First, he needs an indestructible hull.  Without that, nothing survives the neutron star encounter and there's a different mystery to solve (see Clarke's feghoot "Neutron Tide", for example).

Who makes this magic hull?  The implications for human society are too complex if this hullmetal is something humans can make, but if it's alien then explanations aren't necessary. It's Arthurian (as in Clarke) magic[2]. So we need aliens. Apparently Niven already had the structure of the Puppeteers in mind, unused from another story.  Their trait of cowardice justifies both why they'd invent an indestructible hull, and why they'd hire a human to figure out the problem with it.

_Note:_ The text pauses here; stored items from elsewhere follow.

<file path="src/rtl/wqt_pkg.sv">
// wqt_pkg: shared types and constants of the wait queue table.
// Holds field widths, operation and status codes, and the command and
// status structs between controller and datapath. No dependencies.
package wqt_pkg;

	// Default sizes handed to the top level parameters
	localparam int DEPTH_DEF    = 16;
	localparam int TID_BITS_DEF = 16;

	// Fixed port field widths
	localparam int OP_W     = 2;
	localparam int ADDR_W   = 48;
	localparam int TID_W    = 16;
	localparam int CNT_W    = 5;
	localparam int STATUS_W = 3;

	typedef enum logic [OP_W-1:0] {
		OP_PUSH = 2'd0,
		OP_DROP = 2'd1,
		OP_WAKE = 2'd2,
		OP_RSVD = 2'd3
	} op_t;

	typedef enum logic [STATUS_W-1:0] {
		ST_WOKEN   = 3'd0,
		ST_NONE    = 3'd1,
		ST_PUSHED  = 3'd2,
		ST_FULL    = 3'd3,
		ST_DROPPED = 3'd4
	} status_t;

	// Commands from the controller to the datapath
	typedef struct packed {
		logic load;
		logic inc_i;
		logic rd_cur;
		logic rd_top;
		logic push_wr;
		logic mov_wr;
		logic dec_cnt;
		logic take_match;
		logic emit_push;
		logic emit_fin;
	} cmd_t;

	// Status from the datapath to the controller
	typedef struct packed {
		logic full;
		logic scan_done;
		logic match;
		logic last_slot;
		logic out_free;
		logic pend_valid;
	} sts_t;

endpackage

</file>
<file path="src/rtl/wqt_ram.sv">
// wqt_ram: generic single write port RAM with one registered read port.
// No dependencies.
module wqt_ram #(
	parameter int WIDTH = 8,
	parameter int DEPTH = 16
) (
	input  logic                     clk,
	input  logic                     we,
	input  logic [$clog2(DEPTH)-1:0] waddr,
	input  logic [WIDTH-1:0]         wdata,
	input  logic                     re,
	input  logic [$clog2(DEPTH)-1:0] raddr,
	output logic [WIDTH-1:0]         rdata
);

	logic [WIDTH-1:0] mem_q [DEPTH];
	logic [WIDTH-1:0] rdata_q;

	// Write, and register the read data
	always_ff @(posedge clk) begin
		if (we) begin
			mem_q[waddr] <= wdata;
		end
		if (re) begin
			rdata_q <= mem_q[raddr];
		end
	end

	assign rdata = rdata_q;

endmodule

</file>
<file path="src/rtl/wqt_ctrl.sv">
// wqt_ctrl: sequencer of the wait queue table.
// Walks push, drop and wake through read, compare and move steps.
// Depends on wqt_pkg.
module wqt_ctrl (
	input  logic                      clk,
	input  logic                      arst_n,
	input  logic                      in_valid,
	input  logic [wqt_pkg::OP_W-1:0]  in_op,
	output logic                      in_stall,
	input  wqt_pkg::sts_t             sts,
	output wqt_pkg::cmd_t             cmd
);

	typedef enum logic [2:0] {
		S_IDLE,
		S_PUSH,
		S_RD,
		S_CHK,
		S_MOV,
		S_FIN
	} state_t;

	state_t state_q;
	state_t state_nx;

	// Decode commands and next state
	always_comb begin
		cmd      = '0;
		state_nx = state_q;
		case (state_q)
			S_IDLE: begin
				if (in_valid) begin
					cmd.load = 1'b1;
					case (wqt_pkg::op_t'(in_op))
						wqt_pkg::OP_PUSH: state_nx = S_PUSH;
						wqt_pkg::OP_DROP,
						wqt_pkg::OP_WAKE: state_nx = S_RD;
						default:          state_nx = S_IDLE;
					endcase
				end
			end
			S_PUSH: begin
				if (sts.out_free) begin
					cmd.emit_push = 1'b1;
					cmd.push_wr   = !sts.full;
					state_nx      = S_IDLE;
				end
			end
			S_RD: begin
				if (sts.scan_done) begin
					state_nx = S_FIN;
				end else begin
					cmd.rd_cur = 1'b1;
					state_nx   = S_CHK;
				end
			end
			S_CHK: begin
				if (!sts.match) begin
					cmd.inc_i = 1'b1;
					state_nx  = S_RD;
				end else if (!sts.pend_valid || sts.out_free) begin
					// Take the match; swap the top entry in unless it is the match
					cmd.take_match = 1'b1;
					if (sts.last_slot) begin
						cmd.dec_cnt = 1'b1;
						state_nx    = S_RD;
					end else begin
						cmd.rd_top = 1'b1;
						state_nx   = S_MOV;
					end
				end
			end
			S_MOV: begin
				cmd.mov_wr  = 1'b1;
				cmd.dec_cnt = 1'b1;
				state_nx    = S_RD;
			end
			S_FIN: begin
				if (sts.out_free) begin
					cmd.emit_fin = 1'b1;
					state_nx     = S_IDLE;
				end
			end
			default: state_nx = S_IDLE;
		endcase
	end

	// Hold state
	always_ff @(posedge clk or negedge arst_n) begin
		if (!arst_n) begin
			state_q <= S_IDLE;
		end else begin
			state_q <= state_nx;
		end
	end

	assign in_stall = (state_q != S_IDLE);

endmodule

</file>
<file path="src/rtl/wqt_dpath.sv">
// wqt_dpath: entry store, scan index, counters and result register.
// Depends on wqt_pkg and wqt_ram.
module wqt_dpath #(
	parameter int DEPTH    = wqt_pkg::DEPTH_DEF,
	parameter int TID_BITS = wqt_pkg::TID_BITS_DEF
) (
	input  logic                          clk,
	input  logic                          arst_n,
	input  wqt_pkg::cmd_t                 cmd,
	output wqt_pkg::sts_t                 sts,
	input  logic [wqt_pkg::OP_W-1:0]      operation,
	input  logic [wqt_pkg::ADDR_W-1:0]    wait_address,
	input  logic [wqt_pkg::TID_W-1:0]     thread_id,
	input  logic [wqt_pkg::CNT_W-1:0]     wake_count,
	input  logic                          wake_all,
	output logic                          out_valid,
	input  logic                          out_stall,
	output logic [wqt_pkg::STATUS_W-1:0]  status,
	output logic [wqt_pkg::TID_W-1:0]     woken_thread,
	output logic [wqt_pkg::CNT_W-1:0]     removed_count,
	output logic                          last
);

	localparam int AW = $clog2(DEPTH);
	localparam int CW = $clog2(DEPTH + 1);
	localparam int LW = (CW > wqt_pkg::CNT_W) ? CW : wqt_pkg::CNT_W;
	localparam int WW = wqt_pkg::ADDR_W + TID_BITS;

	wqt_pkg::op_t                op_q;
	logic [wqt_pkg::ADDR_W-1:0]  addr_q;
	logic [TID_BITS-1:0]         tid_q;
	logic [LW-1:0]               left_q;
	logic [CW-1:0]               i_q;
	logic [CW-1:0]               cnt_q;
	logic [CW-1:0]               removed_q;
	logic [TID_BITS-1:0]         pend_tid_q;
	logic                        pend_valid_q;

	logic                        out_valid_q;
	wqt_pkg::status_t            status_q;
	logic [wqt_pkg::TID_W-1:0]   woken_q;
	logic [wqt_pkg::CNT_W-1:0]   removed_out_q;
	logic                        last_q;

	logic                        ram_we;
	logic [AW-1:0]               ram_waddr;
	logic [WW-1:0]               ram_wdata;
	logic [AW-1:0]               ram_raddr;
	logic [WW-1:0]               ram_rdata;
	logic [TID_BITS-1:0]         rd_tid;
	logic [wqt_pkg::ADDR_W-1:0]  rd_addr;
	logic                        is_wake;
	logic                        out_free;

	assign rd_tid   = ram_rdata[TID_BITS-1:0];
	assign rd_addr  = ram_rdata[WW-1:TID_BITS];
	assign is_wake  = (op_q == wqt_pkg::OP_WAKE);
	assign out_free = !out_valid_q || !out_stall;

	// Entry store: push writes at the top, a move copies the top into slot i
	assign ram_we    = cmd.push_wr || cmd.mov_wr;
	assign ram_waddr = cmd.push_wr ? AW'(cnt_q) : AW'(i_q);
	assign ram_wdata = cmd.push_wr ? {addr_q, tid_q} : ram_rdata;
	assign ram_raddr = cmd.rd_top ? AW'(cnt_q - CW'(1)) : AW'(i_q);

	wqt_ram #(
		.WIDTH (WW),
		.DEPTH (DEPTH)
	) u_ram (
		.clk   (clk),
		.we    (ram_we),
		.waddr (ram_waddr),
		.wdata (ram_wdata),
		.re    (cmd.rd_cur || cmd.rd_top),
		.raddr (ram_raddr),
		.rdata (ram_rdata)
	);

	// Status to the controller
	always_comb begin
		sts.full       = (cnt_q == CW'(DEPTH));
		sts.scan_done  = (i_q >= cnt_q) || (is_wake && (left_q == '0));
		sts.match      = is_wake ? (rd_addr == addr_q) : (rd_tid == tid_q);
		sts.last_slot  = ((i_q + CW'(1)) == cnt_q);
		sts.out_free   = out_free;
		sts.pend_valid = pend_valid_q;
	end

	// Latch the item, and the thread id of each wake match
	always_ff @(posedge clk) begin
		if (cmd.load) begin
			op_q   <= wqt_pkg::op_t'(operation);
			addr_q <= wait_address;
			tid_q  <= TID_BITS'(thread_id);
		end
		if (cmd.take_match && is_wake) begin
			pend_tid_q <= rd_tid;
		end
	end

	// Scan index, budget (the entry count when wake_all is set), removal tally and pending woken thread
	always_ff @(posedge clk or negedge arst_n) begin
		if (!arst_n) begin
			left_q       <= '0;
			i_q          <= '0;
			removed_q    <= '0;
			pend_valid_q <= 1'b0;
		end else if (cmd.load) begin
			left_q       <= wake_all ? LW'(cnt_q) : LW'(wake_count);
			i_q          <= '0;
			removed_q    <= '0;
			pend_valid_q <= 1'b0;
		end else begin
			if (cmd.inc_i) begin
				i_q <= i_q + CW'(1);
			end
			if (cmd.take_match) begin
				if (is_wake) begin
					pend_valid_q <= 1'b1;
					left_q       <= left_q - LW'(1);
				end else begin
					removed_q <= removed_q + CW'(1);
				end
			end
		end
	end

	// Entry count
	always_ff @(posedge clk or negedge arst_n) begin
		if (!arst_n) begin
			cnt_q <= '0;
		end else if (cmd.push_wr) begin
			cnt_q <= cnt_q + CW'(1);
		end else if (cmd.dec_cnt) begin
			cnt_q <= cnt_q - CW'(1);
		end
	end

	// Result register valid: set on emit or on a further wake match, drop when taken
	always_ff @(posedge clk or negedge arst_n) begin
		if (!arst_n) begin
			out_valid_q <= 1'b0;
		end else if (cmd.emit_push || cmd.emit_fin || (cmd.take_match && pend_valid_q)) begin
			out_valid_q <= 1'b1;
		end else if (!out_stall) begin
			out_valid_q <= 1'b0;
		end
	end

	// Result payload
	always_ff @(posedge clk) begin
		if (cmd.emit_push) begin
			status_q      <= sts.full ? wqt_pkg::ST_FULL : wqt_pkg::ST_PUSHED;
			woken_q       <= '0;
			removed_out_q <= '0;
			last_q        <= 1'b1;
		end else if (cmd.take_match && pend_valid_q) begin
			// A further match shows the pending woken thread is not the last
			status_q      <= wqt_pkg::ST_WOKEN;
			woken_q       <= wqt_pkg::TID_W'(pend_tid_q);
			removed_out_q <= '0;
			last_q        <= 1'b0;
		end else if (cmd.emit_fin) begin
			if (!is_wake) begin
				status_q      <= wqt_pkg::ST_DROPPED;
				woken_q       <= '0;
				removed_out_q <= wqt_pkg::CNT_W'(removed_q);
			end else if (pend_valid_q) begin
				status_q      <= wqt_pkg::ST_WOKEN;
				woken_q       <= wqt_pkg::TID_W'(pend_tid_q);
				removed_out_q <= '0;
			end else begin
				status_q      <= wqt_pkg::ST_NONE;
				woken_q       <= '0;
				removed_out_q <= '0;
			end
			last_q <= 1'b1;
		end
	end

	assign out_valid     = out_valid_q;
	assign status        = status_q;
	assign woken_thread  = woken_q;
	assign removed_count = removed_out_q;
	assign last          = last_q;

endmodule

</file>
<file path="src/rtl/wait_queue_table.sv">
// Wait queue table: up to DEPTH waiters (wait address, thread id) in one RAM.
// A push appends a waiter or reports the table full; a drop removes every
// waiter of a thread id and reports how many went; a wake scans in order and
// removes up to wake_count waiters on an address (all with wake_all), giving
// one woken item per thread with the final one marked by last, or a single
// none-woken item. A removed entry is refilled from the top of the table and
// that entry is checked in turn. The entry RAM has one read port with a
// registered read, so a drop or wake reads each visited entry before it
// compares it; operation code 3 is taken with no result. A result held by
// out_stall delays the next result of the same item. An item is taken
// while the previous result still waits on out_stall.
// Depends on wqt_pkg, wqt_ctrl, wqt_dpath, wqt_ram.
module wait_queue_table #(
	parameter int DEPTH    = wqt_pkg::DEPTH_DEF,
	parameter int TID_BITS = wqt_pkg::TID_BITS_DEF
) (
	input  logic                          clk,
	input  logic                          arst_n,
	input  logic                          in_valid,
	output logic                          in_stall,
	input  logic [wqt_pkg::OP_W-1:0]      operation,
	input  logic [wqt_pkg::ADDR_W-1:0]    wait_address,
	input  logic [wqt_pkg::TID_W-1:0]     thread_id,
	input  logic [wqt_pkg::CNT_W-1:0]     wake_count,
	input  logic                          wake_all,
	output logic                          out_valid,
	input  logic                          out_stall,
	output logic [wqt_pkg::STATUS_W-1:0]  status,
	output logic [wqt_pkg::TID_W-1:0]     woken_thread,
	output logic [wqt_pkg::CNT_W-1:0]     removed_count,
	output logic                          last
);

	wqt_pkg::cmd_t cmd;
	wqt_pkg::sts_t sts;

	wqt_ctrl u_ctrl (
		.clk      (clk),
		.arst_n   (arst_n),
		.in_valid (in_valid),
		.in_op    (operation),
		.in_stall (in_stall),
		.sts      (sts),
		.cmd      (cmd)
	);

	wqt_dpath #(
		.DEPTH    (DEPTH),
		.TID_BITS (TID_BITS)
	) u_dpath (
		.clk           (clk),
		.arst_n        (arst_n),
		.cmd           (cmd),
		.sts           (sts),
		.operation     (operation),
		.wait_address  (wait_address),
		.thread_id     (thread_id),
		.wake_count    (wake_count),
		.wake_all      (wake_all),
		.out_valid     (out_valid),
		.out_stall     (out_stall),
		.status        (status),
		.woken_thread  (woken_thread),
		.removed_count (removed_count),
		.last          (last)
	);

`ifndef SYNTHESIS
	// Only a woken item may be followed by more items of the same request
	a_last_unless_woken: assert property (@(posedge clk) disable iff (!arst_n)
		out_valid && (status != wqt_pkg::ST_WOKEN) |-> last)
		else $error("non-woken item without last");

	a_removed_only_on_drop: assert property (@(posedge clk) disable iff (!arst_n)
		out_valid && (status != wqt_pkg::ST_DROPPED) |-> (removed_count == '0))
		else $error("removed_count set outside a drop");

	a_thread_only_on_wake: assert property (@(posedge clk) disable iff (!arst_n)
		out_valid && (status != wqt_pkg::ST_WOKEN) |-> (woken_thread == '0))
		else $error("woken_thread set outside a wake");

	// A real operation always makes the sequencer busy once it is taken
	a_busy_after_accept: assert property (@(posedge clk) disable iff (!arst_n)
		in_valid && !in_stall && (operation != wqt_pkg::OP_RSVD) |=> in_stall)
		else $error("item taken without the sequencer going busy");
`endif

endmodule
</file>
<file path="config.mk">
export PLATFORM = sky130hd
export DESIGN_NAME = wait_queue_table
export DESIGN_NICKNAME = d
export VERILOG_FILES = /design/src/rtl/wqt_pkg.sv /design/src/rtl/wqt_ram.sv /design/src/rtl/wqt_ctrl.sv /design/src/rtl/wqt_dpath.sv /design/src/rtl/wait_queue_table.sv
export SDC_FILE = /design/constraint.sdc
export NUM_CORES = 2
export LEC_CHECK = 0
export ABC_AREA = 0
export BUFFER_PORTS_ARGS = -buffer_cell sky130_fd_sc_hd__buf_4
export CORE_ASPECT_RATIO = 1.5
export CORE_MARGIN = 2
export CORE_UTILIZATION = 28
export CTS_CLUSTER_DIAMETER = 50
export DETAILED_ROUTE_END_ITERATION = 8
export GPL_TIMING_DRIVEN = 0
export PLACE_DENSITY_LB_ADDON = 0.3
export REMOVE_ABC_BUFFERS = 1
export SLEW_MARGIN = 30
export SYNTH_ARGS = -nofsm -noshare
export SYNTH_HDL_FRONTEND = slang
export SYNTH_SLANG_ARGS = --single-unit
</file>
<file path="constraint.sdc">
create_clock -name clk -period 9.2 [get_ports clk]
set_input_delay 0.92 -clock clk [delete_from_list [all_inputs] [get_ports clk]]
set_output_delay 0.92 -clock clk [all_outputs]
set_load 0.05 [all_outputs]
</file>
After elaboration in Yosys (flattened, before gate mapping)
Memory sizes are Yosys's and may differ from the RTL's. A register that Yosys moved wholly into a read port is not among the register bits.
Cells that the tools add are included.
Widths: inputs -> output; s select.
- register bits: 132
- RAM bits: 1024
- bits of input ports: 76
- logic and storage cells: 133
- memories: 1
- add/sub/neg operators: 5
- magnitude comparators: 1
- equality and inequality tests: 17
- multiplexer cells: 64
- reduce and logical (&&, ||, !) cells: 30
- memory list (name ; words ; bits a word ; rd ports ; clocked after memory_dff ; write ports ; RTL line ; RTL):
    u_dpath.u_ram.mem_q ; 16 ; 64 ; 1 ; 1 ; 1 ; wqt_ram.sv:16 ; logic [WIDTH-1:0] mem_q [DEPTH];
- operators by type and width (kind ; count):
    $mux 16 ; 4
    $mux 64 ; 1
    $mux 5 ; 12
    $eq 48x48->1 ; 1
    $mux 1 ; 30
    $mux 3 ; 10
    $eq 16x16->1 ; 1
    $add 5x1->5 const B ; 3
    $pmux 3 s5 ; 1
    $reduce_bool 2->1 ; 5
    $sub 5x1->5 const B ; 2
    $mux 4 ; 2
    $logic_or 1x1->1 ; 7
    $eq 3x2->1 const B ; 2
    $eq 3x3->1 const B ; 2
    $reduce_bool 3->1 ; 2
    $reduce_or 2->1 ; 3
    $eq 5x5->1 ; 1
    $eq 5x5->1 const B ; 1
    $ge 5x5->1 ; 1
    $logic_not 5->1 ; 1
    $eq 2x2->1 const B ; 2
    $logic_not 1->1 ; 4
    $mux 2 ; 2
    12 further kinds ; 17

Longest topological paths before layout
- depth in word-level cells: 9
- mapped depth: 13
- depth with buffers taken out: 11

Modules after synthesis
From an unflattened synthesis, not the netlist that was laid out.
- cell total of the unflattened synthesis: 2167
- area, all modules: 46821.2 um^2
- modules (own cells, without submodules) (module ; instances ; cells an instance ; area an instance (um^2)):
    wqt_ram ; 1 ; 1647 ; 40222.3
    wqt_dpath ; 1 ; 483 ; 6288.5
    wqt_ctrl ; 1 ; 37 ; 310.3

Worst setup path before layout
Ideal clock, no wire load.
- kind: reg2reg
- from: reg u_dpath.i_q[0]
- to: reg u_dpath.u_ram.rdata_q[0] (netlist: u_dpath.u_ram.rdata[0]), read port of u_dpath.u_ram.mem_q, enable pin
- arrival: 6562 ps
- slack: 2058 ps
- cell stages (with the launch flop): 10
- path buffers: 1
- period minus slack after synthesis: 7142 ps
- cells stage by stage: dfrtp_1 -> clkbuf_1 -> inv_1 -> ha_1 -> nand2b_1 -> a21o_1 -> a21o_1 -> a21o_1 -> a211o_1 -> o31ai_1
- cells in the longest elaborated chain, start to end: 7
- ends and longest elaborated chain (element ; RTL line ; RTL):
    from (decl) ; wqt_dpath.sv:33 ; logic [CW-1:0] i_q;
    from (signal assigned) ; wqt_dpath.sv:115 ; i_q <= i_q + CW'(1);
    $add 5x1->5 ; wqt_dpath.sv:84 ; sts.last_slot = ((i_q + CW'(1)) == cnt_q);
    $eq 5x5->1 ; wqt_dpath.sv:84 ;
    $mux 1 ; wqt_ctrl.sv:64 ; if (sts.last_slot) begin
    $mux 1 ; wqt_ctrl.sv:61 ; end else if (!sts.pend_valid || sts.out_free) begin
    $mux 1 ; wqt_ctrl.sv:58 ; if (!sts.match) begin
    $mux 1 ; wqt_ctrl.sv:30 ; case (state_q)
    $logic_or 1x1->1 (*) ; wqt_dpath.sv:74 ; .re (cmd.rd_cur || cmd.rd_top),
    via u_dpath.u_ram.re ; wqt_ram.sv:11 ; input logic re,
    to (decl) ; wqt_ram.sv:17 ; logic [WIDTH-1:0] rdata_q;
Mark *: on every way through the listed nets, which the timed path passes. The rest lies on a longest branch.
A chain may end at the register's enable or synchronous reset.

Worst setup path after layout
- from: reg u_dpath.addr_q[36] (netlist name)
- to: reg u_dpath.u_ram.rdata_q[25] (netlist: u_dpath.u_ram.rdata[25]), read port of u_dpath.u_ram.mem_q (data pin)
- cells in the longest elaborated chain, start to end: 5
- ends and longest elaborated chain (element ; RTL line ; RTL):
    from (decl) ; wqt_dpath.sv:30 ; logic [wqt_pkg::ADDR_W-1:0] addr_q;
    from (signal assigned) ; wqt_dpath.sv:93 ; addr_q <= wait_address;
    $eq 48x48->1 (*) ; wqt_dpath.sv:83 ; sts.match = is_wake ? (rd_addr == addr_q) : (rd_tid == tid_q);
    $mux 1 (*) ; wqt_dpath.sv:83 ;
    $mux 1 (*) ; wqt_ctrl.sv:58 ;
    $mux 1 (*) ; wqt_ctrl.sv:30 ;
    $mux 4 or $logic_or 1x1->1 (tied branches) ; wqt_dpath.sv:64, wqt_dpath.sv:74 ;
Mark *: on every way between the ends. The rest lies on a longest branch, timed or not.

==> flow_summary.ini <==
[run_status]
outcome = finished, final reports clean

[clock_network]
clockBufferDepth = 3
cts_made_buffers = 144
root_buffer = clkbuf_16
cts_tree = yes
cts.htree.levels = 4
cts-hold-fix-buffers = 0
cts_setup_buffers = 0
numClockSinks = 1220
cts-resized-gates = 0
clk_pin_slew_worst_paths_ps = 50
insertion_delay_ps = 750

[setup_path]
critPathTopFamily = simple AND/OR/NAND/NOR gates
crit_cells = 19
endpoint = u_dpath.u_ram.rdata[25]$_DFFE_PP_
cp.buffers_inverters = 10
startpoint_type = flip-flop
slowest_stage = nor4_4
endpoint_kind = flip-flop
path_class = flip-flop to flip-flop
crit_top_cell = buf_8
path_cells = xor2_1 -> nor4_2 -> nand4_1 -> nor4_4 -> o211a_4 -> mux2i_4 -> buf_8 -> buf_8 -> buf_16 -> buf_6 -> buf_8 -> buf_16 -> buf_16 -> buf_8 -> buf_8 -> buf_8 -> mux2i_1 -> o22ai_1 -> or4_1
r2r_end = u_dpath.u_ram.rdata[25]$_DFFE_PP_
reg2reg_slack_ps = 2730
worstPathMaxFanout = 13
crit_start = u_dpath.addr_q[36]$_DFFE_PP_
reg2reg_from = u_dpath.addr_q[36]$_DFFE_PP_
crit_required_ps = 9670
slowest_delay_ps = 670
reg2reg_depth = 19
critPathArrivalTime_ps = 6950

[sta]
fin_crit_sh = 0.704
slew_viol_final = 0
maxSlewHeadroom = 0.344
tightest_slew_ps = 979
clock_skew_ps = 21.7
finalSetupViolCount = 0
fmax_mhz = 154
finalSetupTns_ps = 0
finalHoldViolations = 0
period_needed_ps = 6470
fin_hold_ws_ps = 87.3
grt_setup_unrepaired = no

[synth]
synthTopCellsByArea = edfxtp_1, mux2i_1, o22ai_1
ys.flop_type = edfxtp_1
synth_warnings = 0
synthArstFlopShare = 0.0205
ys_seq_elements = 1220
netlist_area_um2 = 47600
synth_edf_count = 1173
synth.distinct_cells = 56
syn_avg_cell_area_um2 = 17.2
yosysTopAreaCell = edfxtp_1
ys_seq_area_frac = 0.763
syn_inst = 2767
synth_top_cell_area_share = 0.741

[die]
start_util = 0.281
die_width_um = 341
die_area_um2 = 173000
core_um2 = 169000
die_y_um = 509
num_rows = 185
ios = 103

[pwr]
ir_drop_uv = 194
p_per_area_nw_per_um2 = 320
leakage_nw = 21.5

[detailed_routing]
drt-pass1-iter-count = 5
detail-route-antenna-nets = 0
vias = 25900
drc = 0
routed_wl_um = 127000
wl_per_cell_um = 23.4
via_per_inst = 4.77
drt-initial-drc-count = 2443

[cells_and_area]
area_delta_synth_final_pct = 25.3
layout_commonest_cell = edfxtp_1
drive_gt1_frac = 0.169
fin_nets = 3159
fin_area_um2 = 59600
final_cell_mix = edfxtp_1, mux2i_1, o22ai_1
final_core_util = 0.353

[placed_design]
place_hpwl_um = 85100
routabilityCongestion = 0.702
placed_cell_area_um2 = 55000
io_buffers = 102

[min_path]
hp-class = primary input to async pin

[global_routing]
grt_max_degree = 38
grt.total_usage = 0.144
grt_pass1_wl_um = 184000
antenna_found_initial = 2
grt_remaining_overflow = 0
grt_pass1_vias = 25800

[job]
drv_cap = 0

So, the requirements of an Locked Room Mystery necessitates the invention of:

  • - hullmetal
  • - General Products Corp.
  • - Puppeteers
  • - cowardice as a distinguishing trait of Puppeteers.
  • - Beowulf Shaeffer, a space pilot and a character smart enough to think his way out of problems he gets into.
  • - and probably a few other things besides.

Did any of these have any impact on Niven's - and many other writers' - fiction? Nah... ;-)

(Oh, and if you want to know who or what killed the Laskins...read the story.)

Footnotes:

1.  Boucher paraphrases Campbell's thoughts like this

"You see why we can't have detective stories in science fiction? It's the one impossible form for Don's hypothetical magazine of the twenty-fifth century. So many maneuverings are logically possible that you could never conceivably exclude the guilt of anyone. So you understand now how childishly simple your locked room is to a science fictioneer?"

"Don" refers to Don Stuart, a character in  Boucher's book deliberately modeled on John W. Campbell (who wrote under the pen name Don A. Stuart). Quoted at " http://thethunderchild.com/Books/AnthonyBoucher/RockettotheMorgue.html"

2. From Arthur C. Clarke's Third Law: "Any sufficiently advanced technology is indistinguishable from magic.", originally cited in his Profiles of the Future.